Four

771 72 28
                                    

Pria itu berdiri dengan tegap di puncak sebuah mercusuar yang pondasinya mulai lapuk termakan usia.

Rambut keperakkan pria itu bermandikan cahaya matahari senja, setelan hitam yang dipakainya juga memantulkan cahaya jingga yang sama.

Tangan pria itu dimasukkan ke dalam saku celana hitamnya, tangan yang telah menghabisi nyawa jutaan manusia.

Ia tersenyum memandangi langit yang kosong, senyumannya hampir terlihat tulus. Namun, aura kegilaan dapat terbaca dengan samar di balik senyuman tulusnya itu.

Julukan Dewa Kematian rasanya tidak cukup untuk menggambarkan kekejaman pria ini.

Seseorang yang dapat memanipulasi siapapun yang ia temui, memainkannya layaknya boneka untuk kepentingannya sendiri.

Seseorang yang tak ragu-ragu jika ia harus membunuh rekannya sendiri.

Seseorang yang tidak punya rasa belas kasih, rasa bersalah, rasa kesedihan, atau emosi lainnya.
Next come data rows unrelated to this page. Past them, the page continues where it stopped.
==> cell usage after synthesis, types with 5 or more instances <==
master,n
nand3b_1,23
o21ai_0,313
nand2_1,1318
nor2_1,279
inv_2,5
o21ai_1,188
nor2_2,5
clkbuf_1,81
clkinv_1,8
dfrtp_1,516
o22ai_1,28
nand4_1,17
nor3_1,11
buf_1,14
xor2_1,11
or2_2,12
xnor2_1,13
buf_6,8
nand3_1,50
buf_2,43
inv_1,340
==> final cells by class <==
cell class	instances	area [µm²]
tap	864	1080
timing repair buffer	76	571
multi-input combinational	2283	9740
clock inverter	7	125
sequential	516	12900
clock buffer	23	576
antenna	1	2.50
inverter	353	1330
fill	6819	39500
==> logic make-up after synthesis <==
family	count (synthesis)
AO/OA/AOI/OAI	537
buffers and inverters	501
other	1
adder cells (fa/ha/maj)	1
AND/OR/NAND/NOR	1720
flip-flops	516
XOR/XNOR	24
### config.mk
export PLATFORM = sky130hd
export DESIGN_NAME = rst_tier_ctrl
export DESIGN_NICKNAME = d
export VERILOG_FILES = /design/src/rtl/rst_tier_pkg.sv /design/src/rtl/rst_tier_decode.sv /design/src/rtl/rst_tier_stretch.sv /design/src/rtl/rst_tier_sync.sv /design/src/rtl/rst_tier_ctrl.sv
export SDC_FILE = /design/constraint.sdc
export NUM_CORES = 1
export LEC_CHECK = 0
export BUFFER_PORTS_ARGS = -buffer_cell sky130_fd_sc_hd__buf_2
export CAP_MARGIN = 25
export CORE_AREA = 5 5 71 73
export CTS_CLUSTER_DIAMETER = 80
export DETAILED_ROUTE_END_ITERATION = 8
export DIE_AREA = 0 0 76 78
export PLACE_DENSITY = 0.76
export SLEW_MARGIN = 20
export SYNTH_ARGS = -nofsm -noshare
export SYNTH_HDL_FRONTEND = slang
export SYNTH_HIERARCHICAL = 1
export SYNTH_SLANG_ARGS = --single-unit
export TNS_END_PERCENT = 30
### constraint.sdc
create_clock -name clk -period 2.2 [get_ports clk]
set_clock_uncertainty 0.05 [all_clocks]
set_input_delay 0.44 -clock clk [delete_from_list [all_inputs] [get_ports clk]]
set_output_delay 0.44 -clock clk [all_outputs]
set_load 0.02 [all_outputs]
$ cat src/rtl/irq_route_pkg.sv
package irq_route_pkg;

  typedef enum logic [1:0] {
    MODE_LOW  = 2'b00,
    MODE_FALL = 2'b01,
    MODE_RISE = 2'b10,
    MODE_BOTH = 2'b11
  } trig_mode_e;

  // Edge qualifier for a programmable pin
  function automatic logic pin_edge(trig_mode_e m, logic cur, logic old);
    case (m)
      MODE_FALL: return old & ~cur;
      MODE_RISE: return cur & ~old;
      MODE_BOTH: return cur ^ old;
      default:   return 1'b0;
    endcase
  endfunction

endpackage

$ cat src/rtl/irq_sync.sv
module irq_sync #(
  parameter int W      = 1,
  parameter int STAGES = 2
) (
  input  logic         clk,
  input  logic         rst,
  input  logic [W-1:0] d,
  output logic [W-1:0] q
);

  logic [W-1:0] stg [STAGES];

  always_ff @(posedge clk) begin
    if (rst) begin
      for (int s = 0; s < STAGES; s++) stg[s] <= '0;
    end else begin
      stg[0] <= d;
      for (int s = 1; s < STAGES; s++) stg[s] <= stg[s-1];
    end
  end

  assign q = stg[STAGES-1];

endmodule

$ cat src/rtl/irq_detect.sv
module irq_detect
  import irq_route_pkg::*;
#(
  parameter int              N_PIN      = 6,
  parameter int              N_PERI     = 4,
  parameter logic [N_PERI-1:0] PERI_LEVEL = '0,
  localparam int             N_SRC      = N_PIN + N_PERI
) (
  input  logic               clk,
  input  logic               rst,
  input  logic [N_SRC-1:0]   smp,
  input  logic [2*N_PIN-1:0] pin_mode,
  output logic [N_SRC-1:0]   edge_hit,
  output logic [N_SRC-1:0]   lvl_sel,
  output logic [N_SRC-1:0]   lvl_act
);

  logic [N_SRC-1:0] prev;

  always_ff @(posedge clk) begin
    if (rst) prev <= '0;
    else     prev <= smp;
  end

  for (genvar i = 0; i < N_SRC; i++) begin : g_src
    if (i < N_PIN) begin : g_pin
      trig_mode_e m;
      assign m           = trig_mode_e'(pin_mode[2*i +: 2]);
      assign lvl_sel[i]  = (m == MODE_LOW);
      assign lvl_act[i]  = ~smp[i];
      assign edge_hit[i] = pin_edge(m, smp[i], prev[i]);
    end else begin : g_peri
      localparam bit IS_LVL = PERI_LEVEL[i-N_PIN];
      assign lvl_sel[i]  = IS_LVL;
      assign lvl_act[i]  = smp[i];
      assign edge_hit[i] = !IS_LVL && smp[i] && !prev[i];
    end
  end

endmodule
--- config.mk ---
export PLATFORM = sky130hd
export DESIGN_NAME = tmr_flag_bank
export DESIGN_NICKNAME = d
export VERILOG_FILES = /design/src/rtl/tmr_flag_bank.sv
export SDC_FILE = /design/constraint.sdc
export NUM_CORES = 1
export LEC_CHECK = 0
export CORE_AREA = 5 5 42 44
export CTS_CLUSTER_SIZE = 28
export DETAILED_ROUTE_END_ITERATION = 8
export DIE_AREA = 0 0 47 49
export DONT_BUFFER_PORTS = 1
export PLACE_DENSITY = 0.5
export REMOVE_ABC_BUFFERS = 1
export SYNTH_ARGS = -nofsm -noshare
export SYNTH_HDL_FRONTEND = slang
export SYNTH_SLANG_ARGS = --single-unit
--- constraint.sdc ---
create_clock -name clk -period 1.8 [get_ports clk]
set_clock_uncertainty 0.2 [all_clocks]
set_input_delay 0.36 -clock clk [delete_from_list [all_inputs] [get_ports clk]]
set_output_delay 0.36 -clock clk [all_outputs]
set_load 0.02 [all_outputs]
--- src/rtl/tmr_flag_bank.sv ---
module tmr_flag_bank #(
  parameter int AW = 4,
  parameter logic [AW-1:0] SR_ADDR = 4'h4,
  parameter logic [AW-1:0] CAP0_ADDR = 4'hD,
  parameter logic [AW-1:0] CAP1_ADDR = 4'hE
) (
  input  logic          clk,
  input  logic          rst_n,
  input  logic          ev_update,
  input  logic          ev_trigger,
  input  logic          ev_gate_toggle,
  input  logic          slave_en,
  input  logic          gated_mode,
  input  logic [1:0]    ch_input_mode,
  input  logic [1:0]    ev_match,
  input  logic [1:0]    cmp_above_reload,
  input  logic [1:0]    ev_capture,
  input  logic          bus_rd,
  input  logic          bus_wr,
  input  logic [AW-1:0] bus_addr,
  input  logic [15:0]   bus_wdata,
  input  logic [15:0]   irq_en,
  output logic [15:0]   status,
  output logic          irq
);
  localparam int B_UPD = 0;
  localparam int B_CC  = 1;
  localparam int B_TRG = 6;
  localparam int B_OC  = 9;

  logic upd_q, trg_q;
  logic [1:0] cc_q, oc_q;

  wire sr_wr   = bus_wr && (bus_addr == SR_ADDR);
  wire upd_clr = sr_wr && !bus_wdata[B_UPD];
  wire trg_clr = sr_wr && !bus_wdata[B_TRG];
  wire trg_set = slave_en && (gated_mode ? ev_gate_toggle : ev_trigger);

  always_ff @(posedge clk) begin
    if (!rst_n) begin
      upd_q <= 1'b0;
      trg_q <= 1'b0;
    end else begin
      upd_q <= ev_update || (upd_q && !upd_clr);
      trg_q <= trg_set   || (trg_q && !trg_clr);
    end
  end

  for (genvar i = 0; i < 2; i++) begin : g_ch
    logic cc_r, oc_r;
    wire [AW-1:0] cap_addr = (i == 0) ? CAP0_ADDR : CAP1_ADDR;
    wire cap_rd = bus_rd && (bus_addr == cap_addr) && ch_input_mode[i];
    wire cc_set = ch_input_mode[i] ? ev_capture[i]
                : (cmp_above_reload[i] ? ev_update : ev_match[i]);
    wire cc_clr = (sr_wr && !bus_wdata[B_CC+i]) || cap_rd;
    wire oc_set = ch_input_mode[i] && ev_capture[i] && cc_r && !cap_rd;
    wire oc_clr = sr_wr && !bus_wdata[B_OC+i];

    always_ff @(posedge clk) begin
      if (!rst_n) begin
        cc_r <= 1'b0;
        oc_r <= 1'b0;
      end else begin
        cc_r <= cc_set || (cc_r && !cc_clr);
        oc_r <= oc_set || (oc_r && !oc_clr);
      end
    end

    assign cc_q[i] = cc_r;
    assign oc_q[i] = oc_r;
  end

  assign status = {5'b0, oc_q, 2'b0, trg_q, 3'b0, cc_q, upd_q};
  assign irq    = |(status & irq_en);
endmodule

==> run_results.csv <==
group,metric,value,unit
route,wl,1.180,mm
global_routing,grt.busiest_layer,"met2",
route,postRouteAntennaNets,0,
cts,cts_hold_buf,0,
sta,fin_setup_tns,0,ps
cells_and_area,fin_nets,111,
die,io_pins,70,
global_routing,grt_use_met2,14.03,%
route,drtIter0Drc,4,
setup_path,reg2reg_depth,3,
sta,rsz0062_at_grt,"no",
global_routing,met3_usage,4.797,%
placed_design,dp_slack,440.1,ps
global_routing,gr-usage-all-layers,10.07,%
placed_design,place_congestion,0.7040,
placed_design,dpl_cell_area,456.7,um^2
cells_and_area,final_design_area_no_fill,479.2,um^2
route,routedWlPerCell,16.39,um
sta,final_hold_viol_count,0,
power,total_power,0.3646,mW
global_routing,antenna_found_initial,0,
global_routing,grt_max_degree,12,
cts,clock-sinks,6,
power,p_leak,0.1819,nW
hold_path,hp-class,"in2reg",
job,cap_violations,0,
cells_and_area,antenna_cells,0,
setup_path,worstPathRequired,1240,ps
yosys,yosys-top-cells-area,"dfxtp_1, buf_4, mux2i_1, nand4bb_4, o311ai_1",
cts,clk_latency,240,ps
cts,numCtsBuffers,3,
setup_path,cp.arrival,1040,ps
route,via_count,403,
die,die_area,2303,um^2
cts,max-clock-path-buffers,2,
sta,min_period,1602,ps
setup_path,critical_path_class,"reg2out",
yosys,synth_top_area_cell,"dfxtp_1",
yosys,ys_seq_elements,6,
die,core,1401,um^2
global_routing,grt_pass1_wl,1.711,mm
placed_design,hpwlAfterDp,1.034,mm
cells_and_area,num-fill-cells,167,
cts,htreeDepth,1,
die,die_x,47,um
route,drc,0,
run_status,status,"finished clean",
cells_and_area,multi_input_area,294.0,um^2
yosys,ys.flop_type,"dfxtp_1",
cts,root_buffer,"clkbuf_4",
sta,fin_crit_sh,89.02,%
yosys,yosys_warnings,0,
cells_and_area,layout-drive-gt1-share,17.86,%
yosys,synth.distinct_cells,20,
die,rows,14,
yosys,synth_top_area_share,23.76,%
sta,finalMaxSlewViolations,0,
yosys,seq_area_frac_synth,23.76,%
cts,cts_tree,"built",
sta,hold_ws,42.49,ps
setup_path,crit_fanout,3,
setup_path,crit_path_start_kind,"flop",
route,vias_per_cell,5.597,
global_routing,use_met1,11.65,%
sta,finalSetupViolCount,0,
die,die_height,49,um
yosys,synthCells,58,
cts,cts.clk_slew.worst_paths,40,ps
global_routing,grt_pass1_vias,401,
cts,postCtsSetupRepairBufs,0,
yosys,synth_area_per_cell,8.715,um^2
sta,fin_ws,197.7,ps
placed_design,port_buffers,0,
power,p_per_area,760.7,nW/um^2
route,dr.pass1.iters,2,
yosys,synth_edf_count,0,
sta,max_freq,624.1,MHz
power,ir_drop,0.1744,mV
global_routing,gr-total-overflow,0,
setup_path,cp-end-kind,"output port",
die,start_util,36.07,%
yosys,synth_area,505.5,um^2
cts,post_cts_resize_count,0,
hold_path,min_delay_path_depth,1,
yosys,async_flop_share,0,%
cells_and_area,area_delta_synth_final,-5.198,%
cells_and_area,seq_area,120.1,um^2
==> synth_stat cells, drive strengths merged (2+ instances only) <==
cell type  count
buf           17
dfxtp          6
o21ai          6
nand2          5
nand3          4
a22oi          3
mux2i          3
o311ai         3
o31ai          3
o2bb2ai        2
==> cells by family (layout without fill, tap and decap cells) <==
logic type / after synthesis / count (layout) / share of synthesized area, %
mux: 3 / 3 / 5.941
simple gates: 13 / 13 / 17.58
other cells: 1 / 10 / 0.7419
flops: 6 / 6 / 23.76
buf+inv: 17 / 6 / 24.75
compound gates: 18 / 18 / 27.23
==> per-stage QoR <==
stage | std cells | util, %
floorplan | 50 | -
global route | 72 | 34.20
global placement | 69 | 32.59
detailed placement | 69 | 32.59
finish | 72 | 34.20
CTS | 72 | 34.20
==> worst paths after layout <==
| kind | slack (ps) | start | endpoint |
|---|---|---|---|
| min | 40 | rst_n | g_ch[0].cc_r$_SDFF_PN0_ |
| max reg2reg | 820 | upd_q$_SDFF_PN0_ | upd_q$_SDFF_PN0_ |
| min reg2reg | 390 | g_ch[1].oc_r$_SDFF_PN0_ | g_ch[1].oc_r$_SDFF_PN0_ |
| max | 200 | g_ch[0].oc_r$_SDFF_PN0_ | irq |
==> cell type report <==
type / instances / share of cell area [%]
well taps: 16 / 4.178
multi-input cells: 44 / 61.36
repair buffers: 3 / 4.700
flip-flops and latches: 6 / 25.07
clock buffers: 3 / 4.700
Ia hanya bisa merasakan dua hal.

Kebahagiaan dan Amarah.

Kebahagiaan diperolehnya ketika darah membasahi tangannya, melumuri wajahnya, ketika kematian terjadi.

Amarah ia rasakan setiap kali ia tidak merasa bahagia. Amarah ini memberinya dorongan untuk membunuh, untuk membuat semua orang menderita, yang pada akhirnya akan memberikan kebahagiaan untuknya.

Namun yang paling menarik dari pria ini adalah...

"Lucile," ucapnya dengan nada yang amat lembut, "bawakan aku segelas wine."

Kemampuannya untuk menyembunyikan kedua hal itu.

* * * * * *

Adrien nampaknya tidak terlalu banyak berpikir soal konsekuensi dari hal-hal yang ia lakukan. Sebab sekarang, lebih banyak penjarah mutan yang datang dan mengerumuni dirinya.

Evelyn dan anak-anak nampaknya telah berada di dalam terowongan dengan selamat. Hal itu setidaknya bisa membuat Adrien sedikit lebih fokus ke masalah yang tengah ia alami saat ini.

Satu demi satu Mutan berdatangan, menggeram dengan suara yang terdengar seperti perpaduan gergaji mesin dan anjing sekarat.

"Kelihatannya merepotkan," decak Adrien kesal.

Dengan sigap, Adrien mengayunkan tinju logamnya tepat ke abdomen salah satu Mutan yang berdiri beberapa meter di depannya.

Pukulan barusan nampaknya cukup untuk melumpuhkan makhluk setinggi dua meter itu. Cerukan seukuran kepalan tangan terbentuk di perut bagian bawah Mutan itu, darah ia muntahkan dari mulutnya yang dihiasi gigi kuning.

"Kau tahu?" Ujar Adrien, sedikit bersemangat, "kurasa ini tidak terlalu buruk."

Ia berlari ke arah kerumunan Mutan yang jumlahnya lusinan itu, entah bodoh atau berani, mungkin keduanya.

Satu persatu tubuh raksasa terjatuh ke tanah, seakan-akan menyusul suara pukulan yang datang tiap dua detik sekali.

Untungnya, mereka tidak abadi layaknya pasukan Syndicate. Akan beda ceritanya jika seandainya mereka abadi, besar dan abadi.

Setidaknya mereka kalah dalam satu pukulan.

Adrien bisa bernafas lega ketika pukulan terakhirnya menembus pelipis Mutan itu layaknya agar-agar.

Bagaimanapun juga, ia tidak bisa terlalu lama bersantai. Ia masih harus mengecek kondisi Evelyn dan anak-anak lainnya.

Adrien meregangkan tangannya yang agak kesemutan setelah pertarungan barusan. Wajar saja, melawan lusinan Mutan raksasa bukanlah hal yang biasa dilakukan.